So im working with more than 100 thousand samples dota2 dataset which consist of the winner and the "hero" composition from each match. I was trying to build winner of the match prediction model similiar to this [http://jmcauley.ucsd.edu/cse255/projects/fa15/018.pdf]. so the vector input is
Xi= 1 if hero i on radiant side, 0 otherwise.
X(119+i) = 1 if hero i on dire side, 0 otherwise
The vector X consist 238 entri since there are 119 kind of heroes. Each vector represent the composition of the heroes that is played within each match. Each match always consist of exactly 10 heroes (5 radiant side 5 dire side).

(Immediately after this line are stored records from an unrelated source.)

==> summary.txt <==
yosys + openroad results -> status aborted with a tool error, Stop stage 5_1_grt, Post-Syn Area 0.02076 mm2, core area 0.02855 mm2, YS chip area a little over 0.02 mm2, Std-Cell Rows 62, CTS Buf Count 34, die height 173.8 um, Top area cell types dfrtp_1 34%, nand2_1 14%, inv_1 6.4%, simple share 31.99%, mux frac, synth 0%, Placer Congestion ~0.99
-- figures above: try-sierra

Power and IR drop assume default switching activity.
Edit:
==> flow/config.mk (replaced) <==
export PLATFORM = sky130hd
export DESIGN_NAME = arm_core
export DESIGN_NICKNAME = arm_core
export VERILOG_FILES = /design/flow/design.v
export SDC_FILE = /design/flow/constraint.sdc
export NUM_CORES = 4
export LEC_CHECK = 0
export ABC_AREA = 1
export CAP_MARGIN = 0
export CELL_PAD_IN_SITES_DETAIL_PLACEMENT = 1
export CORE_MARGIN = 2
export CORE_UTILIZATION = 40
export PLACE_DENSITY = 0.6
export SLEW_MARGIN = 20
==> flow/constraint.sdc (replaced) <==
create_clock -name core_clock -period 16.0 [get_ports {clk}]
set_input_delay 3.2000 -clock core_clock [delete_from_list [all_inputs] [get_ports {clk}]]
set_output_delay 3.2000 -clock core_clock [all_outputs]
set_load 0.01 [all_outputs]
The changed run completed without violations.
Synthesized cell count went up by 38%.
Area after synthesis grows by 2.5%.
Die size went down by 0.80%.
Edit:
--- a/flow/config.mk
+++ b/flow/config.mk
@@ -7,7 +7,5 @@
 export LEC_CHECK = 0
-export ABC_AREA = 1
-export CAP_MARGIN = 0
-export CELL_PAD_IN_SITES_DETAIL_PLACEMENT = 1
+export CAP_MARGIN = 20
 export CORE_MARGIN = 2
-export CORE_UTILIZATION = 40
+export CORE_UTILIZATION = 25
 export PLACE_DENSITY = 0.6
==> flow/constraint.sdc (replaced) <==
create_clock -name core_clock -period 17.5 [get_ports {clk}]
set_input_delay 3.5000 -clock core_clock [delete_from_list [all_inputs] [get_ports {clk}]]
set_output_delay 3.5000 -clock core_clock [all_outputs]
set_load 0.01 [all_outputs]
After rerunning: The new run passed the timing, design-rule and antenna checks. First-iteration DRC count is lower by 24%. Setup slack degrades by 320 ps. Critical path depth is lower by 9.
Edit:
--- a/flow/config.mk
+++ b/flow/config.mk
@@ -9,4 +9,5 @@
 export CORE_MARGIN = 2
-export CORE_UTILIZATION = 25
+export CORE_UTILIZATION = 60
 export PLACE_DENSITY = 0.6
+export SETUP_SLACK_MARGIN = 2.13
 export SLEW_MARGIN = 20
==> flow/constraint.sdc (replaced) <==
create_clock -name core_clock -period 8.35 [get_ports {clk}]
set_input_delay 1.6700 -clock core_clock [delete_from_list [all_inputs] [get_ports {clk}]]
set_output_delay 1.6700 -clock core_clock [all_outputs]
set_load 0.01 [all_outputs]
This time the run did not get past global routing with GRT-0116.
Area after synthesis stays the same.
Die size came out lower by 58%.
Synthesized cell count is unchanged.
==> flow/design.v <==
module binary2deg(
	input i_clk,
	input i_rst,
	input i_start,
	input[63:0] i_decimal,
	input[3:0] i_frccnt,
	output[13:0] o_deg,
	output o_finished
	);
enum {IDLE,D2B1,D2B2,SHIFT,B2D,END} state_w,state_r;
logic[13:0] deg_w,deg_r;
logic[21:0] devider_w,devider_r;
logic[34:0] tmp_w,tmp_r;
logic[63:0] decimal_w,decimal_r;
logic[21:0] binary_w,binary_r;
logic[3:0] cnt_w,cnt_r;
logic[3:0] frccnt_w,frccnt_r;
logic finished;
assign o_finished = finished;
assign o_deg = deg_r;
always@(*) begin
	deg_w = deg_r;
	devider_w = devider_r;
	tmp_w = tmp_r;
	decimal_w = decimal_r;
	binary_w = binary_r;
	cnt_w = cnt_r;
	frccnt_w = frccnt_r;
	state_w = state_r;
	finished = 0;
	case(state_r)
		IDLE: begin
			if(i_start) begin
				state_w = D2B1;
				decimal_w = i_decimal;
				frccnt_w = i_frccnt;
				tmp_w = 0;
			end
			else begin
				state_w = state_r;
				decimal_w = 0;
			end
			binary_w = 0;
			devider_w = 22'b101101000000000000000;
			finished = 0;
		end
		D2B1: begin
			if(decimal_r[3:0] < 10) begin
				tmp_w = (tmp_r >> 4)+(tmp_r >> 5)+(tmp_r >> 8)+(tmp_r >> 9)+(tmp_r >> 12)+(tmp_r >> 13)+{18'd0,decimal_r[3:0],13'd0};
				state_w = state_r;
			end
			else begin
				tmp_w = tmp_r;
				state_w = D2B2;
			end
			decimal_w = decimal_r >> 4;
		end
		D2B2: begin
			if(cnt_r == (frccnt_r - 1)) begin
				state_w = SHIFT;
				cnt_w = 0;
			end
			else begin
				state_w = state_r;
				cnt_w = cnt_r + 1;
			end
			tmp_w = (tmp_r >> 4)+(tmp_r >> 5)+(tmp_r >> 8)+(tmp_r >> 9)+(tmp_r >> 12)+(tmp_r >> 13)+{18'd0,decimal_r[3:0],13'd0};
			decimal_w = decimal_r >> 4;
		end
		SHIFT: begin
			tmp_w = (tmp_r << 3) + (tmp_r << 1);
			if(cnt_r == (frccnt_r - 2)) begin
				state_w = B2D;
				binary_w = tmp_w[21:0];
				cnt_w = 0;
			end
			else begin
				state_w = state_r;
				cnt_w = cnt_r + 1;
			end
		end
		B2D: begin
			if(cnt_r == 13) begin
				state_w = END;
				cnt_w = 0;
			end
			else begin
				state_w = state_r;
				cnt_w = cnt_r + 1;
			end
			if(binary_r < devider_r) begin
				deg_w = {deg_r[12:0],1'b0};
				binary_w = binary_r;
			end
			else begin
				deg_w = {deg_r[12:0],1'b1};
				binary_w = binary_r - devider_r;
			end
			devider_w = devider_r >> 1;
			finished = 0;
		end
		END: begin
			finished = 1;
			state_w = IDLE;
		end
	endcase
end
always@(posedge i_clk or negedge i_rst) begin
	if(!i_rst) begin
		devider_r <= 22'b0101101000000000000000;
		binary_r <= 0;
		deg_r <= 0;
		cnt_r <= 0;
		state_r <= IDLE;
		decimal_r <= 64'd0;
		tmp_r <= 35'd0;
		frccnt_r <= 0;
	end
	else begin
		devider_r <= devider_w;
		binary_r <= binary_w;
		deg_r <= deg_w;
		cnt_r <= cnt_w;
		state_r <= state_w;
		decimal_r <= decimal_w;
		tmp_r <= tmp_w;
		frccnt_r <= frccnt_w;
	end
end
endmodule
run 1:
==> flow/design.v (excerpt) <==
module ascon_p_serial_multiround     
     #(parameter BW = 64) (
         input clk,
         input rstn,
         input en,                        
         input en_inc,                    
         input [2:0] slice_idx,           
         input [BW-1:0] slice_in,         
         output reg [BW-1:0] slice_out,   
         output done                      
     );
    reg [BW-1:0] state [0:4];
    wire [3:0] round;
    wire [BW*5 - 1:0] next_state_w;
    always @(posedge clk or negedge rstn) begin
        if (!rstn) begin
            state[0] <= 0; state[1] <= 0; state[2] <= 0;
            state[3] <= 0; state[4] <= 0;
        end else if (en) begin
            state[slice_idx] <= slice_in;
        end 
        else if (en_inc && !done) begin
            {state[0], state[1], state[2], state[3], state[4]} <= next_state_w;
        end
    end
    wire [BW-1:0] s_rc0, s_rc1, s_rc2, s_rc3, s_rc4;
    wire [BW-1:0] s_p1_0, s_p1_1, s_p1_2, s_p1_3, s_p1_4;
    wire [BW-1:0] t0, t1, t2, t3, t4;
    wire [BW-1:0] s_p2_0, s_p2_1, s_p2_2, s_p2_3, s_p2_4;
    wire [BW-1:0] s_sub_0, s_sub_1, s_sub_2, s_sub_3, s_sub_4;
    wire [BW-1:0] s_q0, s_q1, s_q2, s_q3, s_q4;
    wire [BW-1:0] s_ld_0, s_ld_1, s_ld_2, s_ld_3, s_ld_4;
    assign s_rc0 = state[0];
    assign s_rc1 = state[1];
    assign s_rc2 = state[2] ^ {{56'd0}, (8'd240 - 8'd15 * round)};  
    assign s_rc3 = state[3];
    assign s_rc4 = state[4];
    assign s_p1_0 = s_rc0 ^ s_rc4;
    assign s_p1_4 = s_rc4 ^ s_rc3;
    assign s_p1_2 = s_rc2 ^ s_rc1;
    assign s_p1_1 = s_rc1;
    assign s_p1_3 = s_rc3;
    assign t0 = (~s_p1_0) & s_p1_1;
    assign t1 = (~s_p1_1) & s_p1_2;
    assign t2 = (~s_p1_2) & s_p1_3;
    assign t3 = (~s_p1_3) & s_p1_4;
    assign t4 = (~s_p1_4) & s_p1_0;
    assign s_p2_0 = s_p1_0 ^ t1;
    assign s_p2_1 = s_p1_1 ^ t2;
    assign s_p2_2 = s_p1_2 ^ t3;
    assign s_p2_3 = s_p1_3 ^ t4;
    assign s_p2_4 = s_p1_4 ^ t0;
    assign s_sub_1 = s_p2_1 ^ s_p2_0;
    assign s_sub_0 = s_p2_0 ^ s_p2_4;
    assign s_sub_3 = s_p2_3 ^ s_p2_2;
    assign s_sub_2 = s_p2_2 ^ {BW{1'b1}};
    assign s_sub_4 = s_p2_4;
  ...
make LEC_CHECK=0 ABC_AREA=1 CAP_MARGIN=10 CELL_PAD_IN_SITES_DETAIL_PLACEMENT=0 CORE_MARGIN=8 CORE_UTILIZATION=58 CTS_CLUSTER_SIZE=22 GPL_TIMING_DRIVEN=1 MAX_ROUTING_LAYER=met4 PLACE_DENSITY=0.55 SETUP_SLACK_MARGIN=0.9 SLEW_MARGIN=20 finish   # period 4.49 ns
run.sh (not shown) runs the stock make flow with config.mk's settings and CLKGATE_MAP_FILE=.
In run 1 the implementation ran to completion but is not tape-out ready, as the final checks report max-capacitance violations, max-slew violations.
The inputs of run 2 differ from those of run 1 as listed below.
- clearing GPL_TIMING_DRIVEN, which used to be 1
- swapping 58 for 40 in CORE_UTILIZATION
- swapping 8 for 2 in CORE_MARGIN
- clearing PLACE_DENSITY, which used to be 0.55
- clearing MAX_ROUTING_LAYER, which used to be met4
- clearing ABC_AREA, which used to be 1
- clearing CELL_PAD_IN_SITES_DETAIL_PLACEMENT, which used to be 0
- clearing SETUP_SLACK_MARGIN, which used to be 0.9
- swapping 10 for 20 in CAP_MARGIN
- clearing CTS_CLUSTER_SIZE, which used to be 22
- swapping 4.49 for 4.2 in the clock period (ns, I/O delays scaled along)
==> comparison <==
- Run 2 finished every step from synthesis to the final layout, and the layout passed the timing, DRC and antenna checks.
- The critical path endpoint comes out state[3][53] in one run and state[2][1] in the other, namely in run 2 and run 1 respectively.
- Between run 2 and run 1, it is run 2 whose met1 wire length is lower, by about 10%.
- Summary of run 2 over run 1: share of the clock period used by the worst path increased 2.2 points; wire length on met3 moved down; worst hold slack now sits lower.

From this set up i would have a binary matrix of 100k times (222 + 1) dimension with row represent how many samples and columns represent features, +1 columns for the label vector (0 and 1, 1 meaning radiant side win)
so if i dot product between two column vector of my matrix, i can get how many times hero i played with hero j on all the samples.
so if i hadamard product between two column vector of my matrix and the result of that we dot product to the vector column label i can get how many times hero i played with hero j and win.
with this i can calculate the total weight of each entri per samples that corresponding to the vector label. i could get very high coorelation between this "new features" to the label vector. but i cant find any references to this problem in statistics textbook on binary data.